Nilai Dasar Mantaa Duku’
Ritual mantaa merupakan salah satu acara terpenting dalam rangkaian upacara rambu solo’. Nilai yang mendasari ritual mantaa duku’ ini pada mulanya diketemukan dalam
salah satu kuplet Ossoran Badong To Dirapai’ (Nyanyian Tradisional dalam Upacara Kematian Tingkat Tertinggi).
Ossoran Badong To Dirapai’ berisi riwayat hidup almarhum sejak dilahirkan, bertumbuh menjadi dewasa, berkarya dalam masyarakat, menjadi tua, meninggal lalu dilangsungkan upacara kematiannya; kemudian ia berangkat menuju Puya dan dari sana beralih ke Barat, di mana ia naik ke dunia atas, menjadi dewa (mendeata, membali puang).
Pada babak upacara kematiannya, salah satu kuplet berbunyi sebagai berikut:
Unggaraga leppo’-leppo’, Ia mendirikan sebuah panggung kecil,
Sola to lempo bumarran, Sebuah aram-aram berbau amis,
Nanai mantaa langsa’, Tempat ia membagi-bagikan langsat,
Ussearan buakayu. Menebarkan buah-buahan.
Sandami ka’panan balang, Maka semua beroleh daging bagian paru-paru
Sola usuk penamile. Dan juga rusuk kerbau jantan besar.
Bala’kaan atau lempo bumarran adalah panggung yang didirikan pada upacara kematian, tempat membagi-bagikan daging (mantaa).
Kuplet di atas menandaskan bahwa orang mati itu sendirilah (secara figuratif) yang mendirikan bala’kaan itu, tempat ia membagi-bagikan daging kerbau yang dikorbankan pada upacara kematiannya itu.
Semua pihak dalam kampung memperoleh bagian. Dalam pembagian daging tersebut semua pihak mendapat bagian: para leluhur dan tongkonan-tongkonan, fungsionaris-fungsionaris adat, Orang Toraja tradisional bekerja keras selama hidupnya mengumpulkan harta untuk dibagi-bagikan pada ritus mantaa duku’ di upacara kematiannya.
Dengan demikian tujuan orang Toraja tempo dulu mengumpulkan harta bukanlah untuk dimiliki dan dinikmati sendiri, melainkan untuk dibagi-bagikan pada upacara kematiannya kelak kepada mereka yang masih hidup, sebelum ia sendiri berangkat ke dunia orang mati.
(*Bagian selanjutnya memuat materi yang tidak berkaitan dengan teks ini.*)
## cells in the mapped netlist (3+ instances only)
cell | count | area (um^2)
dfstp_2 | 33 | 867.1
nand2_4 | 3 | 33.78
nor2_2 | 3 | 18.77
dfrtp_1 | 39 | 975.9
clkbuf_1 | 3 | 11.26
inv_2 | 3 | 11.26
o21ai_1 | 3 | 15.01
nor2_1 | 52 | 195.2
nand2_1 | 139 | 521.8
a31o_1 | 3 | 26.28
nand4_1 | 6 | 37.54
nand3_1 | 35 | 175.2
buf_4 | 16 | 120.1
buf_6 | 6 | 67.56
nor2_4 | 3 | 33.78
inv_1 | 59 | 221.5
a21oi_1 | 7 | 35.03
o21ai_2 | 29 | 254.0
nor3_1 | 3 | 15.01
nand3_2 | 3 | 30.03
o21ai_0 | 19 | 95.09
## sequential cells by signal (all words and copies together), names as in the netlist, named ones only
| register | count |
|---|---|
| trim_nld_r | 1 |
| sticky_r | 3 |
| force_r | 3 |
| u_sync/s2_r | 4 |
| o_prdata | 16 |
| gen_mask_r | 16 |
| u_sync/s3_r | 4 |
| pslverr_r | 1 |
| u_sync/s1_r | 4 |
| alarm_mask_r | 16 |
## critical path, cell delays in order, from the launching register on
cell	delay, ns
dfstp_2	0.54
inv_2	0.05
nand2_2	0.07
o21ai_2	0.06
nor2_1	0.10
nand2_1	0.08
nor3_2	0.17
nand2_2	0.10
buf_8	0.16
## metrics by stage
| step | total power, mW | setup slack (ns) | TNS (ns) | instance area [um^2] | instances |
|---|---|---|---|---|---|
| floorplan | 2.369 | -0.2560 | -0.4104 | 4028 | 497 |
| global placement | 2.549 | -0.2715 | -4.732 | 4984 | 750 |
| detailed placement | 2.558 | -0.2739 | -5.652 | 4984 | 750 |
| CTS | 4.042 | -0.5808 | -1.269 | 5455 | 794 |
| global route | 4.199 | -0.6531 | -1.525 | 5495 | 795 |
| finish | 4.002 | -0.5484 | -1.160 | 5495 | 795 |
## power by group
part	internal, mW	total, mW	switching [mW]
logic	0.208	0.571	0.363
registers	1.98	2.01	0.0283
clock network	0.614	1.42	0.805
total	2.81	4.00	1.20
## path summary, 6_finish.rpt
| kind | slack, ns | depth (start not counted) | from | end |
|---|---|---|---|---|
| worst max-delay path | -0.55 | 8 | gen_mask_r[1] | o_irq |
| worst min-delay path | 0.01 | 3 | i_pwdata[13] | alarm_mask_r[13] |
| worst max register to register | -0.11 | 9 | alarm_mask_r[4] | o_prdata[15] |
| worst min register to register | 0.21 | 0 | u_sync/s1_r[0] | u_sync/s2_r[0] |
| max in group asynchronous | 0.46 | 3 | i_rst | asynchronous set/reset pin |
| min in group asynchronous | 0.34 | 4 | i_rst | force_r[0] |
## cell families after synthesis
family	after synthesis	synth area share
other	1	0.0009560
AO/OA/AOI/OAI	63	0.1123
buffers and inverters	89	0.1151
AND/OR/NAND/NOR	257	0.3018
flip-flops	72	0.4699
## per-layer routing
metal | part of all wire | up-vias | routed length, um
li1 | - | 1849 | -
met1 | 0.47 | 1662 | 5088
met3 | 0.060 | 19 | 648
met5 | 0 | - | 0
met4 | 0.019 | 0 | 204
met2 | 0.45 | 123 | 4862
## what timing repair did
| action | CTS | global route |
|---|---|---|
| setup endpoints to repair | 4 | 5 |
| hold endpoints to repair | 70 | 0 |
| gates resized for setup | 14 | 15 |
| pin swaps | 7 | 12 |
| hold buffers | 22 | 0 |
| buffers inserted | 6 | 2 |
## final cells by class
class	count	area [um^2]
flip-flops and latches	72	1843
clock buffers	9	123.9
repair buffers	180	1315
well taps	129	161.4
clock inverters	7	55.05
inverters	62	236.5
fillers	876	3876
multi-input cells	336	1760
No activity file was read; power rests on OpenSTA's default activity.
<file path="src/design/complex_add_sub_16_32_params.svh">
// constants for the complex add and subtract datapath
`ifndef COMPLEX_ADD_SUB_16_32_PARAMS_SVH
`define COMPLEX_ADD_SUB_16_32_PARAMS_SVH

`define CAS_ADD_LOAD_LSW 16'he3fa
`define CAS_SUB_LSW 16'he505
`define CAS_LSW_MSB 15
`define CAS_MSW_ZERO_MSB 31
`define CAS_MSW_ZERO_LSB 28
`define CAS_DEST_MSB 27
`define CAS_DEST_LSB 24
`define CAS_MEM_PTR_MSB 23
`define CAS_MEM_PTR_LSB 16

`define CAS_VREG_COUNT 9
`define CAS_VREG_LAST 4'h8
`define CAS_IDX_SRC_B_IMAG 4'h2
`define CAS_IDX_SRC_B_REAL 4'h3
`define CAS_IDX_SRC_A 4'h4
`define CAS_IDX_ADD_RESULT 4'h5
`define CAS_IDX_SUB_RESULT 4'h6
`define CAS_IDX_VREG_EIGHT 4'h8

`define CAS_WORD_RESET 32'h0000_0000
`define CAS_SAT_MAX 16'h7fff
`define CAS_SAT_MIN 16'h8000
`define CAS_RANGE_MAX 33'sh0_0000_7fff
`define CAS_RANGE_MIN 33'sh1_ffff_8000

`define CAS_STATUS_REAL_OVF_BIT 0
`define CAS_STATUS_IMAG_OVF_BIT 1
`define CAS_STATUS_PACK_BIT 2
`define CAS_STATUS_RND_BIT 3
`define CAS_STATUS_SAT_BIT 4
`define CAS_STATUS_SHL_LSB 8
`define CAS_STATUS_SHL_MSB 12
`define CAS_STATUS_SHR_LSB 16
`define CAS_STATUS_SHR_MSB 20

`endif

</file>
<file path="src/design/complex_add_sub_16_32_pkg.sv">
// types shared by the complex add and subtract datapath
package complex_add_sub_16_32_pkg;

    typedef struct packed {
        logic complex_pack_order;
        logic [4:0] left_shift_amount;
        logic [4:0] right_shift_amount;
        logic round_enable;
        logic saturate_enable;
    } settings_type;

    typedef struct packed {
        logic enable;
        logic [3:0] index;
        logic [31:0] data;
    } reg_write_type;

    typedef enum logic [2:0] {
        OP_NONE = 3'b001,
        OP_ADD_LOAD = 3'b010,
        OP_SUB = 3'b100
    } op_type;

endpackage : complex_add_sub_16_32_pkg

</file>
<file path="src/design/complex_add_sub_16_32.sv">
// complex add-with-load and subtract datapath with its vector register file
`timescale 1ns/1ns
`include "complex_add_sub_16_32_params.svh"

// Contract
// - First operand is one register: 16-bit real half and 16-bit imaginary half.
// - Second operand: 32-bit signed real and imaginary registers.
// - First operand halves sign-extended to 32 bits, shifted left.
// - Add: 32-bit sum of shifted half and second operand part.
// - Subtract: 32-bit difference, shifted half minus second operand part.
// - Result shifted right; round when enabled, else truncate.
// - Saturate to signed 16 bits when enabled, else keep low 16 bits.
// - Add-with-load writes packed result into the add result register.
// - Subtract writes packed result into the subtract result register.
// - Add-with-load sets real overflow flag on real-part overflow.
// - Add-with-load sets imaginary overflow flag on imaginary-part overflow.
// - Subtract sets real and imaginary overflow flags likewise.
// - Add-with-load also loads one memory word into the load destination, unless it is register 5, 8 or unmapped.
// - Add-with-load recognised by low word and zero top nibble; rest of high word holds destination, pointer.
// - Subtract recognised by its fixed single low word.
// - Add and parallel load complete in one cycle.
// - Subtract completes in one cycle; results visible to next instruction.
module complex_add_sub_16_32
    import complex_add_sub_16_32_pkg::*;
(
    input wire logic sys_clk_i,
    input wire logic reset_n_i,
    input wire logic issue_valid_i,
    input wire logic [31:0] instr_word_i,
    input wire logic [31:0] mem_word_i,
    input wire settings_type settings_i,
    input wire logic flag_clear_i,
    input wire reg_write_type reg_write_i,
    input wire logic [3:0] read_index_i,
    output logic [31:0] read_data_o,
    output logic [31:0] add_result_o,
    output logic [31:0] sub_result_o,
    output logic [31:0] vector_status_o,
    output logic real_overflow_flag_o,
    output logic imag_overflow_flag_o,
    output logic op_done_o,
    output logic illegal_op_o,
    output logic load_dropped_o
);

    typedef struct packed {
        logic [`CAS_VREG_COUNT-1:0][31:0] vreg;
        logic [31:0] read_data;
        logic [31:0] vector_status_reg;
        logic done;
        logic illegal;
        logic load_dropped;
    } state_type;

    state_type state_reg;
    state_type state_next;

    op_type op;
    logic [31:0] src_a_packed;
    logic [15:0] src_a_high_half;
    logic [15:0] src_a_low_half;
    logic [15:0] a_real_half;
    logic [15:0] a_imag_half;
    logic [31:0] src_b_real;
    logic [31:0] src_b_imag;
    logic [15:0] real_result;
    logic [15:0] imag_result;
    logic real_overflow;
    logic imag_overflow;
    logic [31:0] packed_result;
    logic [3:0] load_dest_reg;
    logic [7:0] mem_operand_ptr;
    logic real_flag;
    logic imag_flag;

    function automatic op_type decode_op(input logic [31:0] word);
        logic [15:0] low_word;
        low_word = word[`CAS_LSW_MSB:0];
        // low word plus zero top nibble
        if ((low_word == `CAS_ADD_LOAD_LSW) &&
            (word[`CAS_MSW_ZERO_MSB:`CAS_MSW_ZERO_LSB] == 4'h0)) begin
            decode_op = OP_ADD_LOAD;
        end else if (low_word == `CAS_SUB_LSW) begin
            decode_op = OP_SUB;
        end else begin
            decode_op = OP_NONE;
        end
    endfunction : decode_op

    function automatic logic index_exists(input logic [3:0] index);
        index_exists = (index <= `CAS_VREG_LAST);
    endfunction : index_exists

    function automatic logic [31:0] pack_halves(
        input logic order,
        input logic [15:0] real_part,
        input logic [15:0] imag_part
    );
        if (order) begin
            pack_halves = {imag_part, real_part};
        end else begin
            pack_halves = {real_part, imag_part};
        end
    endfunction : pack_halves

    assign op = issue_valid_i ? decode_op(instr_word_i) : OP_NONE;

    assign src_a_packed = state_reg.vreg[`CAS_IDX_SRC_A];
    assign src_a_high_half = src_a_packed[31:16];
    assign src_a_low_half = src_a_packed[15:0];

    assign a_real_half = settings_i.complex_pack_order ? src_a_low_half : src_a_high_half;
    assign a_imag_half = settings_i.complex_pack_order ? src_a_high_half : src_a_low_half;

    assign src_b_real = state_reg.vreg[`CAS_IDX_SRC_B_REAL];
    assign src_b_imag = state_reg.vreg[`CAS_IDX_SRC_B_IMAG];

    assign load_dest_reg = instr_word_i[`CAS_DEST_MSB:`CAS_DEST_LSB];
    assign mem_operand_ptr = instr_word_i[`CAS_MEM_PTR_MSB:`CAS_MEM_PTR_LSB];

    cplx_part_calc real_calc (
        .half_i(a_real_half),
        .other_i(src_b_real),
        .subtract_i(op == OP_SUB),
        .settings_i(settings_i),
        .result_o(real_result),
        .overflow_o(real_overflow)
    );

    cplx_part_calc imag_calc (
        .half_i(a_imag_half),
        .other_i(src_b_imag),
        .subtract_i(op == OP_SUB),
        .settings_i(settings_i),
        .result_o(imag_result),
        .overflow_o(imag_overflow)
    );

    assign packed_result = pack_halves(settings_i.complex_pack_order, real_result, imag_result);

    always_comb begin
        state_next = state_reg;
        state_next.done = 1'b0;
        state_next.illegal = 1'b0;
        state_next.load_dropped = 1'b0;
        real_flag = state_reg.vector_status_reg[`CAS_STATUS_REAL_OVF_BIT];
        imag_flag = state_reg.vector_status_reg[`CAS_STATUS_IMAG_OVF_BIT];

        // clear first so a same-cycle overflow still leaves the flag set
        if (flag_clear_i) begin
            real_flag = 1'b0;
            imag_flag = 1'b0;
        end

        case (op)
            OP_ADD_LOAD: begin
                // result, flags and load in one edge
                state_next.done = 1'b1;
                state_next.vreg[`CAS_IDX_ADD_RESULT] = packed_result;
                real_flag = real_flag | real_overflow;
                imag_flag = imag_flag | imag_overflow;
                if (!index_exists(load_dest_reg) ||
                    (load_dest_reg == `CAS_IDX_ADD_RESULT) ||
                    (load_dest_reg == `CAS_IDX_VREG_EIGHT)) begin
                    state_next.load_dropped = 1'b1;
                end else begin
                    state_next.vreg[load_dest_reg] = mem_word_i;
                end
            end
            OP_SUB: begin
                state_next.done = 1'b1;
                state_next.vreg[`CAS_IDX_SUB_RESULT] = packed_result;
                real_flag = real_flag | real_overflow;
                imag_flag = imag_flag | imag_overflow;
            end
            OP_NONE: begin
                state_next.illegal = issue_valid_i;
                // host writes only land in cycles with no instruction retiring
                if (reg_write_i.enable && index_exists(reg_write_i.index)) begin
                    state_next.vreg[reg_write_i.index] = reg_write_i.data;
                end
            end
            default: begin
                state_next.illegal = issue_valid_i;
            end
        endcase

        state_next.vector_status_reg = `CAS_WORD_RESET;
        state_next.vector_status_reg[`CAS_STATUS_REAL_OVF_BIT] = real_flag;
        state_next.vector_status_reg[`CAS_STATUS_IMAG_OVF_BIT] = imag_flag;
        state_next.vector_status_reg[`CAS_STATUS_PACK_BIT] = settings_i.complex_pack_order;
        state_next.vector_status_reg[`CAS_STATUS_RND_BIT] = settings_i.round_enable;
        state_next.vector_status_reg[`CAS_STATUS_SAT_BIT] = settings_i.saturate_enable;
        state_next.vector_status_reg[`CAS_STATUS_SHL_MSB:`CAS_STATUS_SHL_LSB] =
            settings_i.left_shift_amount;
        state_next.vector_status_reg[`CAS_STATUS_SHR_MSB:`CAS_STATUS_SHR_LSB] =
            settings_i.right_shift_amount;

        // read shows the file before this edge; unmapped indexes read zero
        if (index_exists(read_index_i)) begin
            state_next.read_data = state_reg.vreg[read_index_i];
        end else begin
            state_next.read_data = `CAS_WORD_RESET;
        end
    end

    always_ff @(posedge sys_clk_i or negedge reset_n_i) begin
        if (!reset_n_i) begin
            state_reg <= '0;
        end else begin
            state_reg <= state_next;
        end
    end

    assign read_data_o = state_reg.read_data;
    assign add_result_o = state_reg.vreg[`CAS_IDX_ADD_RESULT];
    assign sub_result_o = state_reg.vreg[`CAS_IDX_SUB_RESULT];
    assign vector_status_o = state_reg.vector_status_reg;
    assign real_overflow_flag_o = state_reg.vector_status_reg[`CAS_STATUS_REAL_OVF_BIT];
    assign imag_overflow_flag_o = state_reg.vector_status_reg[`CAS_STATUS_IMAG_OVF_BIT];
    assign op_done_o = state_reg.done;
    assign illegal_op_o = state_reg.illegal;
    assign load_dropped_o = state_reg.load_dropped;

endmodule : complex_add_sub_16_32

</file>
<file path="src/design/cplx_part_calc.sv">
// one part (real or imaginary) of the complex 16 plus or minus 32 datapath
`timescale 1ns/1ns
`include "complex_add_sub_16_32_params.svh"

module cplx_part_calc
    import complex_add_sub_16_32_pkg::*;
(
    input wire logic [15:0] half_i,
    input wire logic [31:0] other_i,
    input wire logic subtract_i,
    input wire settings_type settings_i,
    output logic [15:0] result_o,
    output logic overflow_o
);

    logic [31:0] extended;
    logic [31:0] shifted;
    logic [31:0] combined;
    logic signed [32:0] widened;
    logic signed [32:0] scaled;
    logic [4:0] round_pos;

    always_comb begin
        round_pos = settings_i.right_shift_amount - 5'd1;
        extended = {{16{half_i[15]}}, half_i};
        shifted = extended << settings_i.left_shift_amount;
        if (subtract_i) begin
            combined = shifted - other_i;
        end else begin
            combined = shifted + other_i;
        end
        // one spare bit so the rounding increment cannot wrap
        widened = $signed({combined[31], combined});
        if (settings_i.round_enable && (settings_i.right_shift_amount != 5'd0)) begin
            widened = widened + (33'sd1 <<< round_pos);
        end
        scaled = widened >>> settings_i.right_shift_amount;
        overflow_o = (scaled > `CAS_RANGE_MAX) || (scaled < `CAS_RANGE_MIN);
        if (settings_i.saturate_enable && overflow_o) begin
            result_o = scaled[32] ? `CAS_SAT_MIN : `CAS_SAT_MAX;
        end else begin
            result_o = scaled[15:0];
        end
    end

endmodule : cplx_part_calc

</file>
Jadi nilai luhur asli yang mendasari ritus mantaa duku’ ialah kerelaan berbagi milik, berbagi kehidupan, semangat kebersamaan, solidaritas komuniter dan persatuan kekeluargaan. Jadi Aluk To Dolo dengan sangat jelas mengajarkan fungsi sosial dari harta milik. Fungsi sosial ini sesuai dengan pemikiran Durkheim.
Menurut Durkheim, kepercayaan dan ritual keagamaan selalu mengekspresikan kebutuhan masyarakat, yaitu menuntut setiap anggotanya untuk lebih memikirkan kelompok (komunitas) ketimbang diri pribadi.
Nilai luhur mantaa duku’ yaitu kerelaan berbagi ini merupakan implementasi atau penerapan dari salah satu nilai yang dikejar oleh orang Toraja, yaitu persekutuan.
Salah satu tanda persekutuan adalah saling memberi. Dalam bentuk modern sekarang ini tanda persekutuan itu masih dapat kita lihat pada pesta pernikahan di kota-kota dan di desa.
Dimana orang saling memberi hadiah dalam berbagai bentuk, sebagai ungkapan hubungan yang akrab, ungkapan rasa berada dalam satu persekutuan.
Bagi orang Toraja, saling memberi adalah kewajiban yang tidak tertulis dan tidak mutlak dianggap hutang. Kalau seseorang memberi garam, lombok atau lainnya lalu dibayar kembali, maka hal itu merupakan penghinaan atau penolakan hubungan persekutuan.
Hal itu berarti bahwa yang bersangkutan tidak ingin orang lain meminta bantuan dari padanya. Pembayaran hutang dalam rambu tuka’ dan rambu solo’ tidak dinilai secara ekonomi, melainkan tanda saling mengakui sebagai anggota persekutuan.
Karena perkembangan ekonomi dan modernisasi maka nilai ini mengalami pergeseran sehingga saling memberi sudah menjadi hutang-piutang yang akhirnya mengurangi dan bahkan membahayakan nilai persekutuan.
Keluarga jauh atau kenalan pun sekarang ini boleh datang membawa kerbau atau babi untuk dikorbankan dan biasanya dianggap sebagai utang yang suatu saat nanti akan “dibayar”.